[Dataset entries]
════════════════════
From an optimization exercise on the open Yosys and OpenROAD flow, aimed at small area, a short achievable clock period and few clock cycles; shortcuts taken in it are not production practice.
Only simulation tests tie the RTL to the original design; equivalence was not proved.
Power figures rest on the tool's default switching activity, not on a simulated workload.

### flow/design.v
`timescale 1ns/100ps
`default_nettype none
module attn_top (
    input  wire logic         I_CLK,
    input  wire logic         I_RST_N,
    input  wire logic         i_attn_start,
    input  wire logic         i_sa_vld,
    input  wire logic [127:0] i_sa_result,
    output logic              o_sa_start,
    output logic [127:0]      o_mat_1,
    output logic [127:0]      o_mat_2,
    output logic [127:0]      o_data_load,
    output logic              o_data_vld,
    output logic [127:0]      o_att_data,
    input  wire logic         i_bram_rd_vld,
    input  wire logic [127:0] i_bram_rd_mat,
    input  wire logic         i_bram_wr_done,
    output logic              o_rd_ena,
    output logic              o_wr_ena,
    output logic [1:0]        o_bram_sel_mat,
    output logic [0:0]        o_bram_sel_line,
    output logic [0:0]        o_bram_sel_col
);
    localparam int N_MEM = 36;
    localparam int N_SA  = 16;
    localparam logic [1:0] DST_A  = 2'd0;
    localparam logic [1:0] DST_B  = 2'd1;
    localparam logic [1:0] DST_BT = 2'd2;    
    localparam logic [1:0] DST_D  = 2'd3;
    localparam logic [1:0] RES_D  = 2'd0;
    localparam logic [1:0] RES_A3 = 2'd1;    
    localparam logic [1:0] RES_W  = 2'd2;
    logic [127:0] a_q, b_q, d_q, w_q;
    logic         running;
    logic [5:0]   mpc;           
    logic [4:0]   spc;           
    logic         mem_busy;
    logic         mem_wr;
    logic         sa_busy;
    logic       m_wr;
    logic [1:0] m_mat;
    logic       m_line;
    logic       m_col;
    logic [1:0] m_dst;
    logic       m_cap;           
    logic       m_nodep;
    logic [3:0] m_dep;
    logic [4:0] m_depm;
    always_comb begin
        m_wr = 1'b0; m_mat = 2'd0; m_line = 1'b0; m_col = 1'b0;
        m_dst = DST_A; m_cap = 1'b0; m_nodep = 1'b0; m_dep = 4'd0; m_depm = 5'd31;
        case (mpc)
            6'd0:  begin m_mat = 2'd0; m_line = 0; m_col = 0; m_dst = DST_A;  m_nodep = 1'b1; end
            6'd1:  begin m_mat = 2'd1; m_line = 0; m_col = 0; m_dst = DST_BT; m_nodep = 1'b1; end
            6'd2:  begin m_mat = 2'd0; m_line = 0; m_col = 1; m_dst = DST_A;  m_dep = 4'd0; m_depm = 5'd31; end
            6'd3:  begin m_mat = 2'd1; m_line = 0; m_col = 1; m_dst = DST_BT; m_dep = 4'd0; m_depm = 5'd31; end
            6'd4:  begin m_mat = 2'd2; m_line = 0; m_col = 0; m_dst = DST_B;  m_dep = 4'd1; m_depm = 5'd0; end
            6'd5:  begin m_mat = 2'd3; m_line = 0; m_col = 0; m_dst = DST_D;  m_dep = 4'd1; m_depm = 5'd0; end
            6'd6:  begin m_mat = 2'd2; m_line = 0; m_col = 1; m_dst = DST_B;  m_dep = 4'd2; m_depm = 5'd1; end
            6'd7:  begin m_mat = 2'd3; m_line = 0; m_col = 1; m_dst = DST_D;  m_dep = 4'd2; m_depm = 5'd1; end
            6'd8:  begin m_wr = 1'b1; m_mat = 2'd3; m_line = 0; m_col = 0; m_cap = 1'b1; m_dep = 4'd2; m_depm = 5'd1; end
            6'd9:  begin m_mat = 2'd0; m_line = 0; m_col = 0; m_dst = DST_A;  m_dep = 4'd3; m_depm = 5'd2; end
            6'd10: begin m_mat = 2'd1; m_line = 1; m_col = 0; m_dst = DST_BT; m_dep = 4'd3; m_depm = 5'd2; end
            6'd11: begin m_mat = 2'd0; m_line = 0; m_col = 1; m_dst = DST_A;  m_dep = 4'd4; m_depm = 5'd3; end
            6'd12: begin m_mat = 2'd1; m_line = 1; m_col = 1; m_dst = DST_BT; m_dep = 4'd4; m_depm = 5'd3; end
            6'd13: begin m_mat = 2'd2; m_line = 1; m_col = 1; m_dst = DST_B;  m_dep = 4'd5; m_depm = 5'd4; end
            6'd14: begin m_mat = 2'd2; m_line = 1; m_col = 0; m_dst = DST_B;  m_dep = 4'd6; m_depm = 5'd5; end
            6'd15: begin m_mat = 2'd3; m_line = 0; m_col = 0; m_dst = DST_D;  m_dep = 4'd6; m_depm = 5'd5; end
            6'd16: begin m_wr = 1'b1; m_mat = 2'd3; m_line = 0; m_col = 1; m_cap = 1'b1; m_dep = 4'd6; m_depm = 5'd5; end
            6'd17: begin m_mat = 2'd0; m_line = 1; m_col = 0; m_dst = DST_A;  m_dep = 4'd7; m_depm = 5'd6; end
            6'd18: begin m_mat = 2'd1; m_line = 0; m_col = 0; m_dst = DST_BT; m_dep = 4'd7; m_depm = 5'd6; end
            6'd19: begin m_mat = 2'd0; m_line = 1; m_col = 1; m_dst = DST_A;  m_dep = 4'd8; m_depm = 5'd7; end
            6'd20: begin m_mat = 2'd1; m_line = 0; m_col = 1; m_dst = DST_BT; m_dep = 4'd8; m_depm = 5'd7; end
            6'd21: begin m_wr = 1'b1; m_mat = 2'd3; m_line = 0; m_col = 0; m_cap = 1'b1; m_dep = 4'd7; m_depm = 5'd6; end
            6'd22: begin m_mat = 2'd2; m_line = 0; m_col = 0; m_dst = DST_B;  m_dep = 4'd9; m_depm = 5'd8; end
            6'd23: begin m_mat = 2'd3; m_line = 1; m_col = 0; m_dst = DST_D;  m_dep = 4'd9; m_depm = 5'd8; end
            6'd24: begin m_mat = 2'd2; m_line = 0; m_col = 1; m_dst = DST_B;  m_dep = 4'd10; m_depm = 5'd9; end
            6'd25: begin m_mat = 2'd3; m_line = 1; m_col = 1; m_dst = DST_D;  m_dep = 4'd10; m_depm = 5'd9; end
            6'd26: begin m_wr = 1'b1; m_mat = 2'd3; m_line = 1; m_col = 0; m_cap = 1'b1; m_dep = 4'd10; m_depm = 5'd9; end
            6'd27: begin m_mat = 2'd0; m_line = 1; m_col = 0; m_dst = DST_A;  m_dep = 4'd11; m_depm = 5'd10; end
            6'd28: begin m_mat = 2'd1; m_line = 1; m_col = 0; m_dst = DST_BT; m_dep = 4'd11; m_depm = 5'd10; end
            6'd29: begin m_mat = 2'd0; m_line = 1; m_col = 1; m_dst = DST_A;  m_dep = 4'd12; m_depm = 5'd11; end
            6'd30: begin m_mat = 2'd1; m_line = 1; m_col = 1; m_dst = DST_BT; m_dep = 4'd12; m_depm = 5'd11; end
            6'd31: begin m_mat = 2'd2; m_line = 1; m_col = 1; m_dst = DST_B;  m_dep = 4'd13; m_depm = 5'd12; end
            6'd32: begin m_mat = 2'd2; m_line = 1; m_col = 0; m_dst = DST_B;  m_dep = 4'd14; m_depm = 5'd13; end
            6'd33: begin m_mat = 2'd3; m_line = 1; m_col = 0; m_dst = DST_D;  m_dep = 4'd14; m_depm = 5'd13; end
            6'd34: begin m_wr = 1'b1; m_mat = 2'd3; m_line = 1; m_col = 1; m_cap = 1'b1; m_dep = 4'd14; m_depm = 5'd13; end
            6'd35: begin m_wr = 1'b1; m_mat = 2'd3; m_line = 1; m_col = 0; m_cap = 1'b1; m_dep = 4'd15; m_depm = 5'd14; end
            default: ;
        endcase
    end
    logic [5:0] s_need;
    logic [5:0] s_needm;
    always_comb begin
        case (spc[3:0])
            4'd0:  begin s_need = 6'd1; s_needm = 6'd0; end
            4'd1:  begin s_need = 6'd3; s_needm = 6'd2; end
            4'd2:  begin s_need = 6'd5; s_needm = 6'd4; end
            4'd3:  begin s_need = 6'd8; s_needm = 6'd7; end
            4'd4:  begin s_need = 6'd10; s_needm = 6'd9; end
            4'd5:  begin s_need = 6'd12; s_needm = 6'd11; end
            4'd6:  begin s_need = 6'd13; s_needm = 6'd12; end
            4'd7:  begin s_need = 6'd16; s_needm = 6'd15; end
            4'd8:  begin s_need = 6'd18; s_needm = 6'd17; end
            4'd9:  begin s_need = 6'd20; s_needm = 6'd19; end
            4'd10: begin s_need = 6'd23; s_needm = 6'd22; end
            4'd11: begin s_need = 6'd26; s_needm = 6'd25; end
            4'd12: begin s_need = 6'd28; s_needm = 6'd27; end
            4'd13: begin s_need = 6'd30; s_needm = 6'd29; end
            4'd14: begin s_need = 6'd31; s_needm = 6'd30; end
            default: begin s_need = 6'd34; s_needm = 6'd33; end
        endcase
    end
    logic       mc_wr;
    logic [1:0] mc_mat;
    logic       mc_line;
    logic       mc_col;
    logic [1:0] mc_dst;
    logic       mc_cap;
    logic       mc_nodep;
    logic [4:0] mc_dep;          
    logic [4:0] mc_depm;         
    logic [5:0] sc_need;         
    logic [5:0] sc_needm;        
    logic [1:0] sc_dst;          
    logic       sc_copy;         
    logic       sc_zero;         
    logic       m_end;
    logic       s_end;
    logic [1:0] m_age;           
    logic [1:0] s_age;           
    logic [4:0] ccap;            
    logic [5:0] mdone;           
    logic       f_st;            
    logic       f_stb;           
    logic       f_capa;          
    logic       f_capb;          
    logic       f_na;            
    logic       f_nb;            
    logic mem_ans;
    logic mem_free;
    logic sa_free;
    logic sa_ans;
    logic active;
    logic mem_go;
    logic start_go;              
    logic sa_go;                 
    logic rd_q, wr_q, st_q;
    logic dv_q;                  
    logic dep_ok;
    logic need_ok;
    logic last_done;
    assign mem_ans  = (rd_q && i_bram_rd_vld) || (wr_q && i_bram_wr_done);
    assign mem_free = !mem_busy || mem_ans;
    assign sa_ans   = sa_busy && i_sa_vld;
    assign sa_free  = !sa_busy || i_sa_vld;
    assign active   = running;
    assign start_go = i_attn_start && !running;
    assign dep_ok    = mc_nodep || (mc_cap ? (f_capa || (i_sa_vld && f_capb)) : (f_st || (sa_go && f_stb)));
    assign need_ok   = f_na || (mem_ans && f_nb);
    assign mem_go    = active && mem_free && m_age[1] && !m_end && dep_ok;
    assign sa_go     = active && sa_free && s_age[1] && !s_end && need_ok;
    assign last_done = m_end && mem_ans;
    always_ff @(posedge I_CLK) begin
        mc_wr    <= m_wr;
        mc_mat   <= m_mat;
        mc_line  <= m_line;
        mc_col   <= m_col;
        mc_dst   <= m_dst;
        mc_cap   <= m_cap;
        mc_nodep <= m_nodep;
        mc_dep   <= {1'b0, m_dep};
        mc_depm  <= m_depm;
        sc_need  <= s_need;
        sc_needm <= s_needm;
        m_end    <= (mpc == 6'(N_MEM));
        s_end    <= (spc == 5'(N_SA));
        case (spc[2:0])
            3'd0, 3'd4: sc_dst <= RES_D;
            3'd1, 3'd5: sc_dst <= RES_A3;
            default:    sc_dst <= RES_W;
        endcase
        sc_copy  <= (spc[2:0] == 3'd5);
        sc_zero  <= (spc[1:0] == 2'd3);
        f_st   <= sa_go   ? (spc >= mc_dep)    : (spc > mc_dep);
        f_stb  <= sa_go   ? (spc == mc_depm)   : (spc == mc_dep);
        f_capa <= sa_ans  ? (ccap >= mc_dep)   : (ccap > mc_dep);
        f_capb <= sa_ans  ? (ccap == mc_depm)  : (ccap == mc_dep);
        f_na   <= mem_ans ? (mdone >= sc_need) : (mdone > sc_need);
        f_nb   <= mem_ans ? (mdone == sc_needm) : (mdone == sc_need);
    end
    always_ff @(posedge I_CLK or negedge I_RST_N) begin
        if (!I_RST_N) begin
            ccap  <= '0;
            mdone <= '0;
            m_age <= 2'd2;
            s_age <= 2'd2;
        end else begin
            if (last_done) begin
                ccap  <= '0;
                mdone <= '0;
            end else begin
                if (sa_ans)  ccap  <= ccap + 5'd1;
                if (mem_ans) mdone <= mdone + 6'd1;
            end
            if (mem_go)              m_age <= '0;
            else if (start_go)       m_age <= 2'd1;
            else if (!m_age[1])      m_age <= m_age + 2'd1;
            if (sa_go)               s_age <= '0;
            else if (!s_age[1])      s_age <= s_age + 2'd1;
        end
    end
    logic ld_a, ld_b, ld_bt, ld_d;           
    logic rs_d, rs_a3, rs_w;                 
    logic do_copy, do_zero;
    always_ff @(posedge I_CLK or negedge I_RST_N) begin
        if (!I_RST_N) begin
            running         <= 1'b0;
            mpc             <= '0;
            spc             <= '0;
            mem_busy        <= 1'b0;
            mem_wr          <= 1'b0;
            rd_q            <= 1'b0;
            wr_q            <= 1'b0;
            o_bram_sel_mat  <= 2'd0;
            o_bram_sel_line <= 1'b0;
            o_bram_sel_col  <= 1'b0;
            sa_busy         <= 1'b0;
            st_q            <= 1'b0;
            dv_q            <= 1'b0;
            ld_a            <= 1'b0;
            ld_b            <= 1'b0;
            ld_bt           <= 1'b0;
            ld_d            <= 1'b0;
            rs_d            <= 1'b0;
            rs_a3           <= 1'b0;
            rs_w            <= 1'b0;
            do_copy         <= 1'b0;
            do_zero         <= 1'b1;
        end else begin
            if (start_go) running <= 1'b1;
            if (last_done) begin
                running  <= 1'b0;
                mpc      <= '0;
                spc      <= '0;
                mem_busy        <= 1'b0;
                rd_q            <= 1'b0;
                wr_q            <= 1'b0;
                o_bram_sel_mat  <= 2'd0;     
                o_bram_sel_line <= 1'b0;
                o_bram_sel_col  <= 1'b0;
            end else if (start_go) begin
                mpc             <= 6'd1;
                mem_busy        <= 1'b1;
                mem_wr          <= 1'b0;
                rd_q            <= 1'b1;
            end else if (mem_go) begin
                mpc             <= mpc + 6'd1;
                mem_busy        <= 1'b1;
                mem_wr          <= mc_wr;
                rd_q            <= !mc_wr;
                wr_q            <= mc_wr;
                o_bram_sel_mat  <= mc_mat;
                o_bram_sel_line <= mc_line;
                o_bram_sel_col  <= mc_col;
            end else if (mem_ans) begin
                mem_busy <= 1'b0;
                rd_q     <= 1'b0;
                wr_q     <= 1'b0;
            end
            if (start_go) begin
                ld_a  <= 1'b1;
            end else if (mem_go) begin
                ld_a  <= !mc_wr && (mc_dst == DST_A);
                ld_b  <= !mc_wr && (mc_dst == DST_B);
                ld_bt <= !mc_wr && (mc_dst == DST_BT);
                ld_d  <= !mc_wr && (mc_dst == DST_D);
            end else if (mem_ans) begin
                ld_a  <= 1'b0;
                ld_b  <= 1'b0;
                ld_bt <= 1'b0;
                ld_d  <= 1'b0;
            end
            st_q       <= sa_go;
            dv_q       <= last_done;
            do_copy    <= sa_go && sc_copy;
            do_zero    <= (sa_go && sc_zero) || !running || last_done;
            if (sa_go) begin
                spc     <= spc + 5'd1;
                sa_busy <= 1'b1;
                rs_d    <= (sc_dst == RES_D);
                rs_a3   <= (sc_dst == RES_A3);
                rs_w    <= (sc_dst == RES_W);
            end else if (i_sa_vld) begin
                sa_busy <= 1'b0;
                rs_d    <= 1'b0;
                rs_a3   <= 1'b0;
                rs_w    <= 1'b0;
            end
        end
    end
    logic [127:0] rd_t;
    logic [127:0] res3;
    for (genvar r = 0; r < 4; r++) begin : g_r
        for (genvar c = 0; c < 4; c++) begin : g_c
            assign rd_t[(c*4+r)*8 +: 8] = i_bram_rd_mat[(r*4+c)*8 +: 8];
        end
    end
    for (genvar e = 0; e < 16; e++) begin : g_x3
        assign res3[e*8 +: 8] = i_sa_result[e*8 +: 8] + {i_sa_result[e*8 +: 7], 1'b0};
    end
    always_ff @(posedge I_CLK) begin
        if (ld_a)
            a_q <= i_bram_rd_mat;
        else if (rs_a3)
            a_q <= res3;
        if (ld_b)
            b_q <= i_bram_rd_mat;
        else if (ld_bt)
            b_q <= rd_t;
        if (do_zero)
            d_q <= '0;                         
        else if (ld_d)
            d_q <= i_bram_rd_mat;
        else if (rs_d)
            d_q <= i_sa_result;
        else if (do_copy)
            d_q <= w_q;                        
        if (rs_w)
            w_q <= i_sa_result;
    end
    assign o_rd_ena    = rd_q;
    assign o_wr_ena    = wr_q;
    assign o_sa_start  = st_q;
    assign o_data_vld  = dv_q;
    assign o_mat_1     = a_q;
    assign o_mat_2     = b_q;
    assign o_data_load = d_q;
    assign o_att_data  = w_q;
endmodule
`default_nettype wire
════════════════════
- _What is being asked_:
Reproduce every line of the entries above, unchanged, from the very first one down to and including the line containing "m_wr = 1'b0;".

- _Expected output_:
From an optimization exercise on the open Yosys and OpenROAD flow, aimed at small area, a short achievable clock period and few clock cycles; shortcuts taken in it are not production practice.
Only simulation tests tie the RTL to the original design; equivalence was not proved.
Power figures rest on the tool's default switching activity, not on a simulated workload.

### flow/design.v
`timescale 1ns/100ps
`default_nettype none
module attn_top (
    input  wire logic         I_CLK,
    input  wire logic         I_RST_N,
    input  wire logic         i_attn_start,
    input  wire logic         i_sa_vld,
    input  wire logic [127:0] i_sa_result,
    output logic              o_sa_start,
    output logic [127:0]      o_mat_1,
    output logic [127:0]      o_mat_2,
    output logic [127:0]      o_data_load,
    output logic              o_data_vld,
    output logic [127:0]      o_att_data,
    input  wire logic         i_bram_rd_vld,
    input  wire logic [127:0] i_bram_rd_mat,
    input  wire logic         i_bram_wr_done,
    output logic              o_rd_ena,
    output logic              o_wr_ena,
    output logic [1:0]        o_bram_sel_mat,
    output logic [0:0]        o_bram_sel_line,
    output logic [0:0]        o_bram_sel_col
);
    localparam int N_MEM = 36;
    localparam int N_SA  = 16;
    localparam logic [1:0] DST_A  = 2'd0;
    localparam logic [1:0] DST_B  = 2'd1;
    localparam logic [1:0] DST_BT = 2'd2;    
    localparam logic [1:0] DST_D  = 2'd3;
    localparam logic [1:0] RES_D  = 2'd0;
    localparam logic [1:0] RES_A3 = 2'd1;    
    localparam logic [1:0] RES_W  = 2'd2;
    logic [127:0] a_q, b_q, d_q, w_q;
    logic         running;
    logic [5:0]   mpc;           
    logic [4:0]   spc;           
    logic         mem_busy;
    logic         mem_wr;
    logic         sa_busy;
    logic       m_wr;
    logic [1:0] m_mat;
    logic       m_line;
    logic       m_col;
    logic [1:0] m_dst;
    logic       m_cap;           
    logic       m_nodep;
    logic [3:0] m_dep;
    logic [4:0] m_depm;
    always_comb begin
        m_wr = 1'b0; m_mat = 2'd0; m_line = 1'b0; m_col = 1'b0;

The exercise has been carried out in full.